Event driven programming is the most fundamental part of writing any kind of GUI program, and it’s also very effective for many other programming domains too; nodejs.org seems to be the currently most widely talked about system that has this same style, but there have been many in the past too. Hopefully this post helped explain how some of the fundamental parts of the GNOME/GTK+ stack fit into wider technological picture.

9 comments

Benjamin Otte says:|

July 29, 2012 at 12:33 am

Just for clarification: It’s slower because of VFS locks in the kernel or inside gio?

- Colin Walters says:|
  
  July 29, 2012 at 6:09 am
  
  The kernel. Note I set GIO_USE_VFS=local, because otherwise the threads all spend most of their time blocked on sending file delete notifications over DBus.
  
M Welinder says:|

July 29, 2012 at 1:32 am

I have a program somewhere that uses massive
parallelism to stat(2) all files in a subdirectory, i.e., the
same as yours with s/unlink/stat/. I thought
the kernel could safe tons of time by sweeping over
the disk in one direction at a time. Or something.

It brought the machine to its knees.

This was ~5 years ago, but I doubt things have change.
In part because I never followed it up with a proper bug
report. My bad.

Jasper St. Pierre says:|

July 29, 2012 at 1:34 am

“If you look at the code, it certainly looks very twisted”

oh ho ho

liam says:|

July 29, 2012 at 9:12 am

CommonJS has a proposal for a feature callled Promises which should provide help for devs used to writing sequential code. Of course, you could also go with any of the many functional languages (like OCaml!), but how can you pick just one?
Regarding your question about cfq, assuming you are right, and it doesn’t get patched, should glib query sysfs about which elevator is in use?

thomasvs says:|

July 29, 2012 at 10:53 am

For me, back in the day, realizing that for real programs interacting with people or other systems, you either have to go async or threaded, was a big step too. You articulated it really well in this article. Realizing that even a simple stat call can block your program completely was one step for me. (it’s why we ended up pushing GStreamer into a design that used more threads to handle I/O).

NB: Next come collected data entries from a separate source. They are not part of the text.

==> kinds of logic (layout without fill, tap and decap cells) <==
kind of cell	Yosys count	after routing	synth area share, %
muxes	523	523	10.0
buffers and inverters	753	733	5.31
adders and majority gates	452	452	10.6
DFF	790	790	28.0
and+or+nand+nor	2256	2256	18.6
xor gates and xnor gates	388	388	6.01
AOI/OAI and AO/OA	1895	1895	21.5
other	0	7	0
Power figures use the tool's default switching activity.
## src/rtl/pc_sample_hist.sv

```systemverilog
module pc_sample_hist #(
  parameter int PC_W  = 32,
  parameter int CNT_W = 16,
  parameter int BKT_W = 8,
  parameter int DEPTH = 16,
  parameter int SH_W  = 5,
  parameter int IDX_W = $clog2(DEPTH)
) (
  input  logic             clk,
  input  logic             rst_n,
  input  logic             en,
  input  logic             clr,
  input  logic             evt,
  input  logic [PC_W-1:0]  pc,
  input  logic [CNT_W-1:0] thresh,
  input  logic [PC_W-1:0]  base,
  input  logic [SH_W-1:0]  shift,
  input  logic [IDX_W-1:0] rd_idx,
  output logic [BKT_W-1:0] rd_data,
  output logic             busy,
  output logic [BKT_W-1:0] oor_count
);
  localparam logic [1:0] IDLE = 2'd0, RD = 2'd1, WR = 2'd2;

  logic [BKT_W-1:0] mem [DEPTH];
  logic [BKT_W-1:0] rd_q;
  logic [CNT_W-1:0] cnt;
  logic [IDX_W-1:0] a_idx, p_idx, clr_ptr;
  logic [1:0]       ph;
  logic             pend_v;

  wire [PC_W-1:0]  off    = pc - base;
  wire [PC_W-1:0]  blk    = off >> shift;
  wire             in_rng = (pc >= base) && (blk < PC_W'(DEPTH));
  wire [IDX_W-1:0] s_idx  = blk[IDX_W-1:0];
  wire             hit    = en && evt && !busy && (cnt == '1);
  wire             req    = hit && in_rng;
  wire             free   = (ph != RD);
  wire [BKT_W-1:0] inc    = (rd_q == '1) ? rd_q : rd_q + 1'b1;

  always_ff @(posedge clk or negedge rst_n) begin
    if (!rst_n) begin
      busy      <= 1'b1;
      clr_ptr   <= '0;
      cnt       <= '0;
      ph        <= IDLE;
      pend_v    <= 1'b0;
      a_idx     <= '0;
      p_idx     <= '0;
      oor_count <= '0;
    end else if (clr) begin
      busy      <= 1'b1;
      clr_ptr   <= '0;
      cnt       <= -thresh;
      ph        <= IDLE;
      pend_v    <= 1'b0;
      oor_count <= '0;
    end else if (busy) begin
      cnt     <= -thresh;
      clr_ptr <= clr_ptr + 1'b1;
      if (clr_ptr == IDX_W'(DEPTH - 1)) busy <= 1'b0;
    end else begin
      if (en && evt) cnt <= hit ? -thresh : cnt + 1'b1;
      if (hit && !in_rng && oor_count != '1) oor_count <= oor_count + 1'b1;
      if (free) begin
        if (pend_v) begin
          a_idx  <= p_idx;
          ph     <= RD;
          pend_v <= req;
          if (req) p_idx <= s_idx;
        end else if (req) begin
          a_idx <= s_idx;
          ph    <= RD;
        end else begin
          ph <= IDLE;
        end
      end else begin
        ph <= WR;
        if (req && !pend_v) begin
          pend_v <= 1'b1;
          p_idx  <= s_idx;
        end
      end
    end
  end

  always_ff @(posedge clk) begin
    if (busy) mem[clr_ptr] <= '0;
    else if (ph == WR && !clr) mem[a_idx] <= inc;
    if (ph == RD) rd_q <= mem[a_idx];
    rd_data <= mem[rd_idx];
  end
endmodule

```
`src/rtl/rfsh_pkg.sv`:
```
package rfsh_pkg;

   typedef struct packed {
      logic inc;
      logic dec;
   } bal_step_t;

   function automatic logic signed [1:0] step_delta(input bal_step_t s);
      logic signed [1:0] d;
      case ({s.inc, s.dec})
         2'b10:   d = 2'sb01;
         2'b01:   d = 2'sb11;
         default: d = 2'sb00;
      endcase
      return d;
   endfunction

endpackage

```
`src/rtl/rfsh_balance.sv`:
```
module rfsh_balance
   import rfsh_pkg::*;
#(
   parameter int BW     = 10,
   parameter bit SAT_EN = 1'b1
) (
   input  logic                 clk,
   input  logic                 rst_n,
   input  logic                 clear,
   input  bal_step_t            step,
   output logic signed [BW-1:0] bal
);

   logic signed [1:0]  delta;
   logic signed [BW:0] sum;
   logic signed [BW-1:0] nxt;

   assign delta = step_delta(step);
   assign sum   = {bal[BW-1], bal} + {{(BW-1){delta[1]}}, delta};

   generate
      if (SAT_EN) begin : g_sat
         always_comb begin
            if (sum[BW] != sum[BW-1])
               nxt = sum[BW] ? {1'b1, {(BW-1){1'b0}}} : {1'b0, {(BW-1){1'b1}}};
            else
               nxt = sum[BW-1:0];
         end
      end else begin : g_wrap
         assign nxt = sum[BW-1:0];
      end
   endgenerate

   always_ff @(posedge clk or negedge rst_n) begin
      if (!rst_n)     bal <= '0;
      else if (clear) bal <= '0;
      else            bal <= nxt;
   end

endmodule

```
`src/rtl/rfsh_policy.sv`:
```
module rfsh_policy #(
   parameter int LW          = 8,
   parameter int BW          = LW + 2,
   parameter bit PREPAY_IMPL = 1'b1
) (
   input  logic                 clk,
   input  logic                 rst_n,
   input  logic signed [BW-1:0] bal,
   input  logic                 busy,
   input  logic                 postpone_en,
   input  logic                 pullin_en,
   input  logic                 manual,
   input  logic [LW-1:0]        lower,
   input  logic [LW-1:0]        upper,
   input  logic [LW-1:0]        prepay,
   output logic                 want
);

   localparam int PAD = BW - LW;

   logic signed [BW-1:0] lo_s, hi_s, pre_floor;
   logic panic_q, stream, owed_direct, owed_idle, early;

   assign lo_s = $signed({{PAD{1'b0}}, lower});
   assign hi_s = $signed({{PAD{1'b0}}, upper});

   assign stream = !manual && postpone_en && (panic_q || (bal >= hi_s)) && (bal > lo_s);

   assign owed_direct = !postpone_en && (bal > 0);
   assign owed_idle   = postpone_en && !busy && (bal > lo_s);

   generate
      if (PREPAY_IMPL) begin : g_prepay
         assign pre_floor = -$signed({{PAD{1'b0}}, prepay});
         assign early     = pullin_en && !busy && (bal > pre_floor);
      end else begin : g_noprepay
         logic unused_pre;
         assign unused_pre = pullin_en ^ (^prepay);
         assign pre_floor  = '0;
         assign early      = 1'b0;
      end
   endgenerate

   assign want = !manual && (owed_direct || stream || owed_idle || early);

   always_ff @(posedge clk or negedge rst_n) begin
      if (!rst_n) panic_q <= 1'b0;
      else        panic_q <= stream;
   end

endmodule

```
`src/rtl/rfsh_req_hs.sv`:
```
module rfsh_req_hs (
   input  logic clk,
   input  logic rst_n,
   input  logic want,
   input  logic ack,
   output logic req,
   output logic take
);

   assign take = req && ack;

   always_ff @(posedge clk or negedge rst_n) begin
      if (!rst_n)          req <= 1'b0;
      else if (take)       req <= 1'b0;
      else if (!req && want) req <= 1'b1;
   end

endmodule

```
`src/rtl/rfsh_debt_sched.sv`:
```
module rfsh_debt_sched
   import rfsh_pkg::*;
#(
   parameter int LIM_W       = 8,
   parameter bit SAT_EN      = 1'b1,
   parameter bit PREPAY_IMPL = 1'b1
) (
   input  logic             clk,
   input  logic             rst_n,
   input  logic             tick_i,
   input  logic             busy_i,
   input  logic             postpone_en_i,
   input  logic             pullin_en_i,
   input  logic             manual_i,
   input  logic [LIM_W-1:0] lower_i,
   input  logic [LIM_W-1:0] upper_i,
   input  logic [LIM_W-1:0] prepay_i,
   input  logic             ack_i,
   output logic             req_o
);

   localparam int BAL_W = LIM_W + 2;

   generate
      if (LIM_W < 2) begin : g_bad_lim
         $error("rfsh_debt_sched: LIM_W must be at least 2");
      end
      if (LIM_W > 30) begin : g_big_lim
         $error("rfsh_debt_sched: LIM_W must not exceed 30");
      end
   endgenerate

   logic signed [BAL_W-1:0] bal_q;
   bal_step_t step;
   logic want, take;

   assign step.inc = tick_i;
   assign step.dec = take && !manual_i;

   rfsh_balance #(.BW(BAL_W), .SAT_EN(SAT_EN)) u_bal (
      .clk   (clk),
      .rst_n (rst_n),
      .clear (manual_i),
      .step  (step),
      .bal   (bal_q)
   );

   rfsh_policy #(.LW(LIM_W), .BW(BAL_W), .PREPAY_IMPL(PREPAY_IMPL)) u_pol (
      .clk         (clk),
      .rst_n       (rst_n),
      .bal         (bal_q),
      .busy        (busy_i),
      .postpone_en (postpone_en_i),
      .pullin_en   (pullin_en_i),
      .manual      (manual_i),
      .lower       (lower_i),
      .upper       (upper_i),
      .prepay      (prepay_i),
      .want        (want)
   );

   rfsh_req_hs u_hs (
      .clk   (clk),
      .rst_n (rst_n),
      .want  (want),
      .ack   (ack_i),
      .req   (req_o),
      .take  (take)
   );

endmodule

```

Funnily enough, I realized this more through my use of Twisted than through GTK. Twisted makes it explicit from the very beginning; I always felt GTK/GLib tried to keep the details away from you on how that whole main loop thing worked. Yes, of course it was callback-based, but it wasn’t necessarily ever clear from the docs why – I guess I just assumed that’s how everyone had always done things.

So was that an intended pun, twisted ? 🙂

Henri Bergius says:|

July 29, 2012 at 6:22 pm

There are several approaches at managing asynchronous code in the Node.js community, from promises to the async library (https://github.com/caolan/async/) and flow-based programming (http://noflojs.org/).

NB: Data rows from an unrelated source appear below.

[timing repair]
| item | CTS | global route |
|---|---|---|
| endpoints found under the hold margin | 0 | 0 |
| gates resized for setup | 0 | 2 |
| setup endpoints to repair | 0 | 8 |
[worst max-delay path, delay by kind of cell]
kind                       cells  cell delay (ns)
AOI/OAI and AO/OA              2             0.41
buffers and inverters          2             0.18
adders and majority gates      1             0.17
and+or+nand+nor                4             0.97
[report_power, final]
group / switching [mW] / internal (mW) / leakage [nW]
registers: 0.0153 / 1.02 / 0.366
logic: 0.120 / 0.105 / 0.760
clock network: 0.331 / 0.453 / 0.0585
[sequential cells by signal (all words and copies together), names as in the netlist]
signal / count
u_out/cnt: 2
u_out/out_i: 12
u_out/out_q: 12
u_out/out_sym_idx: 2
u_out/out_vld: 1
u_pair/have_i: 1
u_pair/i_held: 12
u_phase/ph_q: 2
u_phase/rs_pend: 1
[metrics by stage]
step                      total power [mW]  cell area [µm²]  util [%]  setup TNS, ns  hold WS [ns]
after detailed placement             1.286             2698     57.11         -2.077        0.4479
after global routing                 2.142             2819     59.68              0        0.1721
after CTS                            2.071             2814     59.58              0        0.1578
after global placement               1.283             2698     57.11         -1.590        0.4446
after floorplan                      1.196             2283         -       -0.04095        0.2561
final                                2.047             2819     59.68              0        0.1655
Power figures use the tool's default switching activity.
$ cat config.mk
export PLATFORM = sky130hd
export DESIGN_NAME = sobel_dir_kernel
export DESIGN_NICKNAME = d
export VERILOG_FILES = /design/src/rtl/sobel_dir_pkg.sv /design/src/rtl/sobel_rst_sync.sv /design/src/rtl/sobel_grad_stage.sv /design/src/rtl/sobel_dir_select.sv /design/src/rtl/sobel_thresh_stage.sv /design/src/rtl/sobel_dir_kernel.sv
export SDC_FILE = /design/constraint.sdc
export NUM_CORES = 1
export LEC_CHECK = 0
export BUFFER_PORTS_ARGS = -buffer_cell sky130_fd_sc_hd__buf_4
export CORE_ASPECT_RATIO = 1.75
export CORE_MARGIN = 4
export CORE_UTILIZATION = 55
export DETAILED_ROUTE_END_ITERATION = 8
export PLACE_DENSITY_LB_ADDON = 0.3
export SYNTH_ARGS = -nofsm -noshare
export SYNTH_HDL_FRONTEND = slang
export SYNTH_SLANG_ARGS = --single-unit
$ cat constraint.sdc
create_clock -name clk -period 3.05 [get_ports clk]
set_input_delay 0.1525 -clock clk [delete_from_list [all_inputs] [get_ports clk]]
set_output_delay 0.1525 -clock clk [all_outputs]
set_load 0.1 [all_outputs]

Given that Node.js can no run GObject libraries via node-gir (http://bergie.iki.fi/blog/node-gir/), it might be a possibility to try how some of these fit into the GNOME world.

l says:|

July 30, 2012 at 8:54 am

Your code is ugly… Write logic not mechanics.

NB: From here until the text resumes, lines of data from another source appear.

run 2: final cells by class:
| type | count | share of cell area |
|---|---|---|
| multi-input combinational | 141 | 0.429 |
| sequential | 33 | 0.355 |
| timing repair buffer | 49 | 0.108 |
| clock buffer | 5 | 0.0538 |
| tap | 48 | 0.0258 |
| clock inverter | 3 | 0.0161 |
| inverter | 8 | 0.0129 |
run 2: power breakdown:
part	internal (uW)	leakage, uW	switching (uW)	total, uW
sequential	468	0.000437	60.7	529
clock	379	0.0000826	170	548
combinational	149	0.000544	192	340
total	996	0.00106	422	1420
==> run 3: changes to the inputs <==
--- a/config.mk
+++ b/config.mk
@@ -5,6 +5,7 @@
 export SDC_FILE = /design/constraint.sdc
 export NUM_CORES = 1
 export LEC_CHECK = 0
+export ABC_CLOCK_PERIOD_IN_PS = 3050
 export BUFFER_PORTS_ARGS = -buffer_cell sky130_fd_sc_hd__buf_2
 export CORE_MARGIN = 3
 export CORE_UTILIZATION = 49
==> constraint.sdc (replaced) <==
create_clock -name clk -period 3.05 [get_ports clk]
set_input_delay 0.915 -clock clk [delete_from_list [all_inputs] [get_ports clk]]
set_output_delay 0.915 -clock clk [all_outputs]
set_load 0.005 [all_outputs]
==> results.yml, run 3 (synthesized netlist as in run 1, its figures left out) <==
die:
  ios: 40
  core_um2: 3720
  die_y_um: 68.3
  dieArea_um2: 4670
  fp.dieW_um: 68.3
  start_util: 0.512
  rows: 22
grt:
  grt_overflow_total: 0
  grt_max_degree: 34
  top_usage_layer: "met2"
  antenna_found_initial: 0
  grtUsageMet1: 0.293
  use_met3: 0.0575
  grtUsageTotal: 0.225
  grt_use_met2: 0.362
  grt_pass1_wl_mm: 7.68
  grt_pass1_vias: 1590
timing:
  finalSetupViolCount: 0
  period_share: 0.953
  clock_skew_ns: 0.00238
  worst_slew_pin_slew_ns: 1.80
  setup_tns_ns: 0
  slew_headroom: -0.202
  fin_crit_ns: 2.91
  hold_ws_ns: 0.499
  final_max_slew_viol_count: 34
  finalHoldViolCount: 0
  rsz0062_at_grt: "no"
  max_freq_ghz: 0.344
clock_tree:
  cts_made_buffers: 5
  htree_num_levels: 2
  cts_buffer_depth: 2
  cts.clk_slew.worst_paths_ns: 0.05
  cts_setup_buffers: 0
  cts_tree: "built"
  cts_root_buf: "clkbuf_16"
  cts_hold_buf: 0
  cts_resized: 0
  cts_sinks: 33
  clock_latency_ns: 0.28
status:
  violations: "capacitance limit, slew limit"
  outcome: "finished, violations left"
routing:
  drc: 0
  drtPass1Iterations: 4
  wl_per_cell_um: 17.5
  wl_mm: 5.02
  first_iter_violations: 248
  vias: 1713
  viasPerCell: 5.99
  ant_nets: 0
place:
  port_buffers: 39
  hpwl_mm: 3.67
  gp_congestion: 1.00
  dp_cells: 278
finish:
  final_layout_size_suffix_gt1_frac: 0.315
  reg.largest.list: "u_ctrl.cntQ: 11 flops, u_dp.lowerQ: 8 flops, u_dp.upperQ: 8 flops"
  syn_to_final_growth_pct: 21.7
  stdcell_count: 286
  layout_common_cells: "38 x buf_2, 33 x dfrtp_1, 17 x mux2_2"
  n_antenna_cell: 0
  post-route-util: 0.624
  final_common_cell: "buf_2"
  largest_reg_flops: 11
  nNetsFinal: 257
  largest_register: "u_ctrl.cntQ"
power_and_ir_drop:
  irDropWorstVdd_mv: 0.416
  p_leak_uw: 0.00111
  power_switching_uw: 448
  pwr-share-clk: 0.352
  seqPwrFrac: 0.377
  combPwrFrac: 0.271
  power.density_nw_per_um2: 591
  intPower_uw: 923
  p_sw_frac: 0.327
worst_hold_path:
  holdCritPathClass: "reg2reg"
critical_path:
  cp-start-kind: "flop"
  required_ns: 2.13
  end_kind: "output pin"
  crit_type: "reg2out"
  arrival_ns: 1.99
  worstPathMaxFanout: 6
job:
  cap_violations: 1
**src/rtl/usb_ctl_pkg.sv**
```systemverilog
package usb_ctl_pkg;

    typedef enum logic [1:0] {
        TOK_OUT   = 2'd0,
        TOK_IN    = 2'd1,
        TOK_SETUP = 2'd2
    } tok_e;

    typedef enum logic [1:0] {
        RSP_ACK   = 2'd0,
        RSP_NAK   = 2'd1,
        RSP_STALL = 2'd2,
        RSP_NONE  = 2'd3
    } rsp_e;

    typedef enum logic [2:0] {
        S_IDLE,
        S_SETUP_TX,
        S_SETUP_WT,
        S_DATA_TX,
        S_DATA_WT,
        S_STAT_TX,
        S_STAT_WT,
        S_END
    } st_e;

    localparam int SETUP_BYTES = 8;
    localparam int REQ_WORDS   = 4;
    localparam int WORD_W      = 16;

endpackage

```
**src/rtl/ctl_req_regs.sv**
```systemverilog
module ctl_req_regs
    import usb_ctl_pkg::*;
(
    input  logic                      clk,
    input  logic                      rst_n,
    input  logic                      wr,
    input  logic [1:0]                sel,
    input  logic [WORD_W-1:0]         wdata,
    input  logic                      lock,
    output logic [REQ_WORDS*WORD_W-1:0] pkt,
    output logic                      dir_in,
    output logic [WORD_W-1:0]         len
);

    logic [WORD_W-1:0] words [REQ_WORDS];

    for (genvar g = 0; g < REQ_WORDS; g++) begin : g_word
        always_ff @(posedge clk) begin
            if (!rst_n)
                words[g] <= '0;
            else if (wr && !lock && (sel == 2'(g)))
                words[g] <= wdata;
        end
        assign pkt[g*WORD_W +: WORD_W] = words[g];
    end

    assign dir_in = words[0][7];
    assign len    = words[REQ_WORDS-1];

    // request words frozen while setup request pending
    p_reg_lock_r3: assert property (@(posedge clk) disable iff (!rst_n)
        lock |=> $stable(pkt));

endmodule

```
**src/rtl/ctl_byte_cnt.sv**
```systemverilog
module ctl_byte_cnt #(
    parameter int LEN_W = 16,
    parameter int MPS_W = 7
) (
    input  logic             clk,
    input  logic             rst_n,
    input  logic             load,
    input  logic [LEN_W-1:0] load_len,
    input  logic             consume,
    input  logic [MPS_W-1:0] amount,
    input  logic [MPS_W-1:0] mps,
    output logic [LEN_W-1:0] rem,
    output logic [MPS_W-1:0] chunk
);

    logic [LEN_W-1:0] amt_ext, mps_ext;

    assign amt_ext = LEN_W'(amount);
    assign mps_ext = LEN_W'(mps);

    always_ff @(posedge clk) begin
        if (!rst_n)
            rem <= '0;
        else if (load)
            rem <= load_len;
        else if (consume)
            rem <= (amt_ext >= rem) ? '0 : rem - amt_ext;
    end

    assign chunk = (rem < mps_ext) ? rem[MPS_W-1:0] : mps;

    // the remaining count only shrinks between loads
    p_rem_never_grows_r9: assert property (@(posedge clk) disable iff (!rst_n)
        !load |=> rem <= $past(rem));

endmodule

```
**src/rtl/ctl_seq_fsm.sv**
```systemverilog
module ctl_seq_fsm
    import usb_ctl_pkg::*;
#(
    parameter int LEN_W = 16,
    parameter int MPS_W = 7
) (
    input  logic             clk,
    input  logic             rst_n,
    input  logic             start,
    input  logic             req_dir_in,
    input  logic             req_len_nz,
    input  logic [MPS_W-1:0] mps,
    input  logic [LEN_W-1:0] cnt_rem,
    input  logic [MPS_W-1:0] cnt_chunk,
    input  logic             pe_done,
    input  logic [1:0]       pe_resp,
    input  logic [MPS_W-1:0] pe_rx_len,
    output logic             sureq,
    output logic             busy,
    output logic             pe_req,
    output logic [1:0]       pe_tok,
    output logic             pe_pid,
    output logic [MPS_W-1:0] pe_len,
    output logic             cnt_load,
    output logic             cnt_consume,
    output logic [MPS_W-1:0] cnt_amount,
    output logic             setup_ack,
    output logic             setup_err,
    output logic             stall,
    output logic             xfer_done
);

    st_e  state, nxt;
    rsp_e resp;
    logic tog, zlp, dir_in, has_data;
    logic in_end, out_last, out_full, out_end, go;

    assign resp     = rsp_e'(pe_resp);
    assign go       = (state == S_IDLE) && start;
    assign in_end   = (pe_rx_len < mps) || (LEN_W'(pe_rx_len) >= cnt_rem);
    assign out_last = (cnt_rem == LEN_W'(cnt_chunk));
    assign out_full = (cnt_chunk == mps);
    assign out_end  = zlp || (out_last && !out_full);

    // next-state logic
    always_comb begin
        nxt = state;
        unique case (state)
            S_IDLE:     if (start) nxt = S_SETUP_TX;
            S_SETUP_TX: nxt = S_SETUP_WT;
            S_SETUP_WT: if (pe_done)
                            nxt = (resp != RSP_ACK) ? S_END :
                                  (has_data ? S_DATA_TX : S_STAT_TX);
            S_DATA_TX:  nxt = S_DATA_WT;
            S_DATA_WT:  if (pe_done) begin
                            unique case (resp)
                                RSP_ACK:   nxt = (dir_in ? in_end : out_end) ? S_STAT_TX : S_DATA_TX;
                                RSP_STALL: nxt = S_END;
                                RSP_NAK,
                                RSP_NONE:  nxt = S_DATA_TX;
                            endcase
                        end
            S_STAT_TX:  nxt = S_STAT_WT;
            S_STAT_WT:  if (pe_done)
                            nxt = (resp == RSP_ACK || resp == RSP_STALL) ? S_END : S_STAT_TX;
            S_END:      nxt = S_IDLE;
            default:    nxt = S_IDLE;
        endcase
    end

    // state register and tracked transfer state
    always_ff @(posedge clk) begin
        if (!rst_n) begin
            state     <= S_IDLE;
            sureq     <= 1'b0;
            tog       <= 1'b0;
            zlp       <= 1'b0;
            dir_in    <= 1'b0;
            has_data  <= 1'b0;
            setup_ack <= 1'b0;
            setup_err <= 1'b0;
            stall     <= 1'b0;
        end else begin
            state <= nxt;
            if (go) begin
                sureq     <= 1'b1;
                dir_in    <= req_dir_in;
                has_data  <= req_len_nz;
                tog       <= 1'b0;
                zlp       <= 1'b0;
                setup_ack <= 1'b0;
                setup_err <= 1'b0;
                stall     <= 1'b0;
            end
            if (state == S_SETUP_WT && pe_done) begin
                sureq     <= 1'b0;
                tog       <= 1'b1;
                setup_ack <= (resp == RSP_ACK);
                setup_err <= (resp != RSP_ACK);
                stall     <= (resp == RSP_STALL);
            end
            if (state == S_DATA_WT && pe_done) begin
                if (resp == RSP_ACK) begin
                    tog <= ~tog;
                    if (!dir_in) begin
                        if (zlp)
                            zlp <= 1'b0;
                        else if (out_last && out_full)
                            zlp <= 1'b1;
                    end
                end else if (resp == RSP_STALL) begin
                    stall <= 1'b1;
                end
            end
            if (state == S_STAT_WT && pe_done && resp == RSP_STALL)
                stall <= 1'b1;
        end
    end

    // outputs
    always_comb begin
        pe_req      = 1'b0;
        pe_tok      = TOK_OUT;
        pe_pid      = 1'b0;
        pe_len      = '0;
        busy        = (state != S_IDLE);
        xfer_done   = (state == S_END);
        cnt_load    = go;
        cnt_consume = (state == S_DATA_WT) && pe_done && (resp == RSP_ACK) && !zlp;
        cnt_amount  = dir_in ? pe_rx_len : cnt_chunk;
        unique case (state)
            S_SETUP_TX, S_SETUP_WT: begin
                pe_req = (state == S_SETUP_TX);
                pe_tok = TOK_SETUP;
                pe_pid = 1'b0;
                pe_len = MPS_W'(SETUP_BYTES);
            end
            S_DATA_TX, S_DATA_WT: begin
                pe_req = (state == S_DATA_TX);
                pe_tok = dir_in ? TOK_IN : TOK_OUT;
                pe_pid = tog;
                pe_len = (dir_in || zlp) ? '0 : cnt_chunk;
            end
            S_STAT_TX, S_STAT_WT: begin
                pe_req = (state == S_STAT_TX);
                pe_tok = (dir_in && has_data) ? TOK_OUT : TOK_IN;
                pe_pid = 1'b1;
            end
            default: ;
        endcase
    end

    p_sureq_clear_r2: assert property (@(posedge clk) disable iff (!rst_n)
        (state == S_SETUP_WT && pe_done) |=> !sureq);

    p_setup_flags_r4: assert property (@(posedge clk) disable iff (!rst_n)
        $onehot0({setup_ack, setup_err}));

    p_setup_data0_r5: assert property (@(posedge clk) disable iff (!rst_n)
        (pe_req && pe_tok == TOK_SETUP) |-> !pe_pid);

    p_first_data1_r6: assert property (@(posedge clk) disable iff (!rst_n)
        (state == S_DATA_TX && $past(state) == S_SETUP_WT) |-> pe_pid);

    p_nak_keeps_tog_r7: assert property (@(posedge clk) disable iff (!rst_n)
        (state == S_DATA_WT && pe_done && resp != RSP_ACK) |=> tog == $past(tog));

    p_status_data1_r8: assert property (@(posedge clk) disable iff (!rst_n)
        (pe_req && state == S_STAT_TX) |-> (pe_pid && pe_len == '0));

    p_stall_sticky_r11: assert property (@(posedge clk) disable iff (!rst_n)
        (stall && !go) |=> stall);

    p_done_then_idle_r12: assert property (@(posedge clk) disable iff (!rst_n)
        xfer_done |=> !busy);

endmodule

```
**src/rtl/usb_ctl_seq.sv**
```systemverilog
module usb_ctl_seq
    import usb_ctl_pkg::*;
#(
    parameter int MPS_W  = 7,
    parameter int ADDR_W = 7
) (
    input  logic              clk,
    input  logic              rst_n,
    input  logic              reg_wr,
    input  logic [1:0]        reg_sel,
    input  logic [15:0]       reg_wdata,
    input  logic [ADDR_W-1:0] pipe_dev,
    input  logic [MPS_W-1:0]  pipe_mps,
    input  logic              start,
    output logic              sureq,
    output logic              busy,
    output logic [63:0]       setup_pkt,
    output logic              pe_req,
    output logic [1:0]        pe_tok,
    output logic              pe_pid,
    output logic [MPS_W-1:0]  pe_len,
    output logic [ADDR_W-1:0] pe_addr,
    input  logic              pe_done,
    input  logic [1:0]        pe_resp,
    input  logic [MPS_W-1:0]  pe_rx_len,
    output logic              setup_ack,
    output logic              setup_err,
    output logic              stall,
    output logic              xfer_done
);

    localparam int LEN_W = WORD_W;

    logic             req_dir_in;
    logic [LEN_W-1:0] req_len;
    logic             cnt_load, cnt_consume;
    logic [MPS_W-1:0] cnt_amount, cnt_chunk;
    logic [LEN_W-1:0] cnt_rem;

    ctl_req_regs u_regs (
        .clk    (clk),
        .rst_n  (rst_n),
        .wr     (reg_wr),
        .sel    (reg_sel),
        .wdata  (reg_wdata),
        .lock   (sureq),
        .pkt    (setup_pkt),
        .dir_in (req_dir_in),
        .len    (req_len)
    );

    ctl_byte_cnt #(.LEN_W(LEN_W), .MPS_W(MPS_W)) u_cnt (
        .clk      (clk),
        .rst_n    (rst_n),
        .load     (cnt_load),
        .load_len (req_len),
        .consume  (cnt_consume),
        .amount   (cnt_amount),
        .mps      (pipe_mps),
        .rem      (cnt_rem),
        .chunk    (cnt_chunk)
    );

    ctl_seq_fsm #(.LEN_W(LEN_W), .MPS_W(MPS_W)) u_fsm (
        .clk         (clk),
        .rst_n       (rst_n),
        .start       (start),
        .req_dir_in  (req_dir_in),
        .req_len_nz  (req_len != '0),
        .mps         (pipe_mps),
        .cnt_rem     (cnt_rem),
        .cnt_chunk   (cnt_chunk),
        .pe_done     (pe_done),
        .pe_resp     (pe_resp),
        .pe_rx_len   (pe_rx_len),
        .sureq       (sureq),
        .busy        (busy),
        .pe_req      (pe_req),
        .pe_tok      (pe_tok),
        .pe_pid      (pe_pid),
        .pe_len      (pe_len),
        .cnt_load    (cnt_load),
        .cnt_consume (cnt_consume),
        .cnt_amount  (cnt_amount),
        .setup_ack   (setup_ack),
        .setup_err   (setup_err),
        .stall       (stall),
        .xfer_done   (xfer_done)
    );

    assign pe_addr = pipe_dev;

endmodule

```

http://jeditoolkit.com/2012/04/26/code-logic-not-mechanics.html

You don’t neccesarily have to do it in this way, but you should in some way achieve:

A for loop with recursion in to sub dirs, that dispatches the events needed for updating the gui.

Anything else is just ugly, and will lead to spaghetti code.

Rich says:|

July 30, 2012 at 9:40 pm

What you need is control inversion and/or co-routines. Write straightforward linear code and have the compiler or runtime turn it into the complex event-driven stuff.